The future of air conditioning in Los Angeles schools
Los Angeles Unified received 1,499 complaints regarding problems with air conditioning alone from Tuesday through Sunday.
The district received the most complaints it had received in a single day all year—463—on Wednesday.
It was an extremely hot week in Los Angeles, with temperatures crawling above 100 degrees Fahrenheit at times. The district receives 60 to 80 calls regarding air conditioning on an average day without a heat wave, said Mark Cho, the district’s deputy director for maintenance and operations.
Those calls add up. Early last week, the district had a backlog of about 2,600 calls it had received about air conditioning but not resolved. The district completed 650 service requests from Tuesday through Sunday. The backlog climbed to 3,277 as of Monday morning.
Between 1% and 2% of the district’s classrooms don’t have fully functioning air conditioning, Cho said. That may not seem like a lot, but in a district with about 30,000 classrooms, that translates to between 300 and 600 classrooms without working air conditioning.

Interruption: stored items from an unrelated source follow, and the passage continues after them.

## config.mk

```make
export PLATFORM = sky130hd
export DESIGN_NAME = axi_wr_arbiter
export DESIGN_NICKNAME = d
export VERILOG_FILES = /design/src/rtl/axi_wr_arbiter_pkg.sv /design/src/rtl/axi_wr_arbiter_rr_pick.sv /design/src/rtl/axi_wr_arbiter.sv
export SDC_FILE = /design/constraint.sdc
export NUM_CORES = 1
export LEC_CHECK = 0
export BUFFER_PORTS_ARGS = -buffer_cell sky130_fd_sc_hd__clkbuf_2
export CAP_MARGIN = 40
export CORE_AREA = 2 2 92 94
export DETAILED_ROUTE_END_ITERATION = 10
export DIE_AREA = 0 0 94 96
export PLACE_DENSITY_LB_ADDON = 0.05
export SLEW_MARGIN = 25
export SYNTH_ARGS = -nofsm -noshare
export SYNTH_HDL_FRONTEND = slang
export SYNTH_SLANG_ARGS = --single-unit
```

## constraint.sdc

```tcl
create_clock -name clk_i -period 4 [get_ports clk_i]
set_input_delay 1 -clock clk_i [delete_from_list [all_inputs] [get_ports clk_i]]
set_output_delay 1 -clock clk_i [all_outputs]
set_load 0.02 [all_outputs]
```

It’s a problem the district is aware of and is trying to address. Many air-conditioning systems are old, and the district’s older schools don’t have the infrastructure to handle modern AC systems, Cho said.
The long-term fix is to completely redesign and rebuild AC systems in a number of Los Angeles schools, which the district has committed hundreds of millions of dollars to doing. In most cases, the costs per school range from less than $1 million to $10 million.
The most expensive revamp is a $21-million project at Richard E. Byrd Middle School in Sun Valley, where the mascot, very ironically, is a penguin. It is supposed to be completed by April 2018.
Here is a rundown of the district's AC projects. The purple are completed, the green are in construction, the blue are awaiting approval from the state, the pink are in the design phase, and the white are in planning.
The district plans to recommend the board of education approve spending on more of these revamps, Cho said.
Meanwhile, parents in Long Beach, the state’s third-largest district with about 80,000 students and 85 schools, have started a change.org petition for air conditioning in every classroom. It has more than 9,000 signees after less than a week.
The district sent an email to parents and employees on Friday explaining that 33 of the district’s schools, about 39%, do have air conditioning in every classroom.
“Many of our schools were built in the 1950s or earlier and simply do not have the electrical infrastructure to handle air conditioning,” read the email, from Long Beach schools Supt. Christopher Steinhauser. “The standards for school construction and renovation are very high, and thus much more costly and labor intensive than residential construction.”
It could cost as much as $700 million to make the necessary changes to provide air conditioning to all classrooms in Long Beach schools, a move that probably would require a bond measure that voters would need to approve, Steinhauser wrote.
“It was over 95 degrees in my office last week,” said Susan Bobadilla, a librarian at Lakewood High School in Long Beach Unified. Bobadilla taught history and economics at the school for four years in classrooms without air conditioning, and she said it was unbearable at times.
Her classroom last year had four ceiling fans and three additional fans, but all they did was circulate hot air, she said. Many teachers have bought digital thermometers to keep track of the heat.
Students, especially the ones who had afternoon classes after a lunch spent outside, found it hard to concentrate or engage in any interactive learning, Bobadilla said.
“It’s brutal,” Bobadilla said, “and I don’t think it’s a fair learning environment for the students.”